Nedir Bu Sinemamızın “Türk Sineması Tarihi” yazımından çektiği!?..
Ne zaman Türk Sineması yazınında sık sık görülen ‘Genç Türk Sineması’ diye bir
başlık okusam Can Yücel gelir aklıma... Olay, yıllar ve yıllar önce, bir filmin
(adı önemli değil) galasında geçti. Film salonda gösterilirken, biz filmi daha
önce gördüğümüz için, ziyaretine gittiğim bir sinemacı arkadaşımla birlikte
salonun fuayesinde oturuyorduk. Yaklaşık yarım saat sonra, Can Yücel salonun
çifte kapısını öfkeyle iterek dışarı çıktı. Galiba biraz çakırkeyif idi. Sağına
soluna bakındı. Arkadaşım ona daha yakın olduğu için “N’oldu, Can abi?” dedi. O
da yönetmenin ilk adını verip, “Çabuk, ...’yi bulun bana, dövücem!” dedi.
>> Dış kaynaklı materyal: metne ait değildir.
Context: an optimization exercise on an open-source flow, tuned for small area and a short achievable clock period. The choices shown serve that exercise and are no tape-out recipe. At most, simulation tests tie the RTL to the original design; equivalence was not proved.

Setup of oak:
## mem_unit
module mem_unit #(
  parameter int unsigned DATA_WIDTH = 16,
  parameter int unsigned ADDR_WIDTH = 8,
  parameter int unsigned LATENCY    = 2
) (
  input  logic                  clk,
  input  logic                  reset,
  input  logic                  MEM_EN,
  input  logic                  MEM_RW,
  input  logic [ADDR_WIDTH-1:0] mem_addr,
  input  logic [DATA_WIDTH-1:0] mem_data_in,
  output logic [DATA_WIDTH-1:0] mem_data_out,
  output logic                  MFC,
  output logic                  busy
);
==> flow/config.mk <==
export PLATFORM = sky130hd
export DESIGN_NAME = mem_unit
export DESIGN_NICKNAME = mem_unit
export VERILOG_FILES = /design/flow/design.v
export SDC_FILE = /design/flow/constraint.sdc
export NUM_CORES = 4
export LEC_CHECK = 0
export CAP_MARGIN = 20
export CORE_MARGIN = 2
export CORE_UTILIZATION = 55
export SETUP_SLACK_MARGIN = 3.9
export SLEW_MARGIN = 20
export SYNTH_HIERARCHICAL = 1
==> flow/constraint.sdc <==
create_clock -name core_clock -period 6.5 [get_ports {clk}]
set_input_delay 1.3000 -clock core_clock [delete_from_list [all_inputs] [get_ports {clk}]]
set_output_delay 1.3000 -clock core_clock [all_outputs]
set_load 0.01 [all_outputs]
standard.sh (not shown) runs the stock make flow with config.mk's settings and CLKGATE_MAP_FILE= SYNTH_SCRIPT=/design/flow/synth_recipe.tcl, a recipe that flattens the netlist after the stock synthesis.
==> flow/flow/run.sh <==
#!/bin/bash
# Standard ORFS layout, with the storage ring pre-placed after floorplanning
# (flow/place_ring.tcl), wider clock-tree clusters without dummy loads, and
# resizing not tied to cell footprints. Each step logs to its own file here.
set -euo pipefail
HERE=$(pwd)
ARGS=(MATCH_CELL_FOOTPRINT=0
  "CTS_ARGS=-sink_clustering_enable -repair_clock_nets -dont_use_dummy_load -buf_list sky130_fd_sc_hd__clkbuf_16 -sink_clustering_size 30 -sink_clustering_max_diameter 60")
bash standard.sh "${ARGS[@]}" floorplan > "$HERE/run_floorplan.log" 2>&1
export BPG=2
RING_ODB=$(ls -d "$HERE"/orfs/results/*/mem_unit/base)/2_floorplan.odb
export RING_ODB
openroad -no_init -exit "$HERE/flow/place_ring.tcl" > "$HERE/run_place_ring.log" 2>&1
bash standard.sh "${ARGS[@]}" finish > "$HERE/run_finish.log" 2>&1
Other scripts of this flow, unchanged in this note and not shown: flow/flow/place_ring.tcl
## Diff of input files: pine against oak
-- flow/design.v --
<<< oak, line 43
  logic [NLO-1:0]        plo_q, plo_d;
  logic [DEPTH-1:0]      ins_q;
  logic [DEPTH-1:0]      tsel_q;
  logic [DATA_WIDTH-1:0] ring [0:DEPTH-1];
  logic [DATA_WIDTH-1:0] tap_c;
>>> pine, line 43
  logic [NLO-1:0]        plo_q, plo_d;
  logic [DEPTH-1:0]      ins_q;
  logic [DEPTH-1:0]      tsel_q, tselh_q;
  logic [DATA_WIDTH-1:0] ring [0:DEPTH-1];
  logic [DATA_WIDTH-1:0] tap_c;
<<< oak, line 98
    for (int s = 0; s < DEPTH; s += 2)
      tsel_q[s] <= pol(s) ^ (phi_d[s / NLO] && plo_d[s % NLO]);
  end
  assign w1_c = reset && !idle_q && !ph_q && !a_rw_q;
>>> pine, line 98
    for (int s = 0; s < DEPTH; s += 2)
      tsel_q[s] <= pol(s) ^ (phi_d[s / NLO] && plo_d[s % NLO]);
    for (int s = 0; s < DEPTH; s += 2)
      tselh_q[s] <= pol(s) ^ (phi_d[s / NLO] && plo_d[s % NLO] && !(ph_q && !idle_q));
  end
  assign w1_c = reset && !idle_q && !ph_q && !a_rw_q;
<<< oak, line 131
    logic [NG0-1:0] lo_n;
    logic [NG1-1:0] hi_p;
    for (genvar k = 0; k < NG0; k++) begin : g_t0
      localparam int unsigned S0 = T0[8 * (3 * k) +: 8];
>>> pine, line 133
    logic [NG0-1:0] lo_n;
    logic [NG1-1:0] hi_p;
    logic [DEPTH-1:0] ts;
    assign ts = (b < DATA_WIDTH / 2) ? tsel_q : tselh_q;
    for (genvar k = 0; k < NG0; k++) begin : g_t0
      localparam int unsigned S0 = T0[8 * (3 * k) +: 8];
<<< oak, line 136
      localparam int unsigned S2 = (3 * k + 2 < NT0) ? T0[8 * (3 * k + 2) +: 8] : S0;
      mu_aoi222 u_aoi (
        .a1(tsel_q[S0]), .a2(ring[S0][b]),
        .b1(tsel_q[S1]), .b2(ring[S1][b]),
        .c1(tsel_q[S2]), .c2(ring[S2][b]),
        .y (lo_n[k])
      );
>>> pine, line 140
      localparam int unsigned S2 = (3 * k + 2 < NT0) ? T0[8 * (3 * k + 2) +: 8] : S0;
      mu_aoi222 u_aoi (
        .a1(ts[S0]), .a2(ring[S0][b]),
        .b1(ts[S1]), .b2(ring[S1][b]),
        .c1(ts[S2]), .c2(ring[S2][b]),
        .y (lo_n[k])
      );
<<< oak, line 146
      localparam int unsigned S1 = T1[8 * (2 * k + 1) +: 8];
      mu_oai22 u_oai (
        .a1(tsel_q[S0]), .a2(ring[S0][b]),
        .b1(tsel_q[S1]), .b2(ring[S1][b]),
        .y (hi_p[k])
      );
>>> pine, line 150
      localparam int unsigned S1 = T1[8 * (2 * k + 1) +: 8];
      mu_oai22 u_oai (
        .a1(ts[S0]), .a2(ring[S0][b]),
        .b1(ts[S1]), .b2(ring[S1][b]),
        .y (hi_p[k])
      );
Notes after the runs:
- Changes observed in pine relative to oak: cell area grew by about 2.8%, initial standard-cell utilization of the core grew by 0.19 points, clock skew after layout held steady.
- Area overhead of the layout relative to synthesis on pine is down relative to oak.
- Between pine and oak, the difference in clock latency on the worst-skew pair is negligible.
- Looking at timing startpoint of the critical path, the g_bit[10].ts[160] result is from pine; the tsel_q[226] one comes from oak.
- Measured against each other, pine and oak differ in post-synthesis share of cell area spent on and, or, nand and nor gates, the lower figure coming from oak.
- pine vs. oak: final cell count went up by 320.
- Fraction of met2 tracks used by global routing for pine: 5.3 points down relative to oak
The RTL of pine was laid out without a check of its function.

-- static timing again, ports no longer ideal --
In the flow no input, the clock included, has a driving cell. The finished layouts below were timed again as built, in two steps.
Step 1: set_driving_cell puts a clkbuf_16 on clk and a buf_2 on each other input, an assumption about the parent block.
Step 2 also shifts input and output timing later by t, the mid clock arrival at the registers, as if the neighbouring blocks saw the same clock.
Slacks: no drivers / after step 1 / after step 2; pairs: no drivers / after step 1.
run | shift t [ns] | setup WS [ns] | clock arrival spread, ns | worst register clock-pin slew, ns | worst data-port slew with drivers (ns)
oak | 0.986 | 3.688 / 3.688 / 2.914 | 0.067 / 0.066 | 0.11 / 0.11 | 0.07
pine | 0.976 | 3.699 / 3.699 / 2.775 | 0.068 / 0.069 | 0.11 / 0.11 | 0.26
After both steps setup and hold are still met in every run listed. The setup slack of pine, which loses most, moves by 0.000 ns with the drivers and by -0.924 ns with both steps.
Sonra
birlikte fuayede oturup, kahve içerek sinema konuşmaya başladık. Öfkesi geçmiş
olan Can Yücel de filme neden öfkelendiğini kısaca anlattı. Söylediği mealen
şuydu, “Türk sineması, 1960’dan beri içgöçü anlatır. O filmlerin bazılarında
Anadolu’dan gelen her insanlar da mutlaka Galata Köprüsü’nden geçmeye çalışır.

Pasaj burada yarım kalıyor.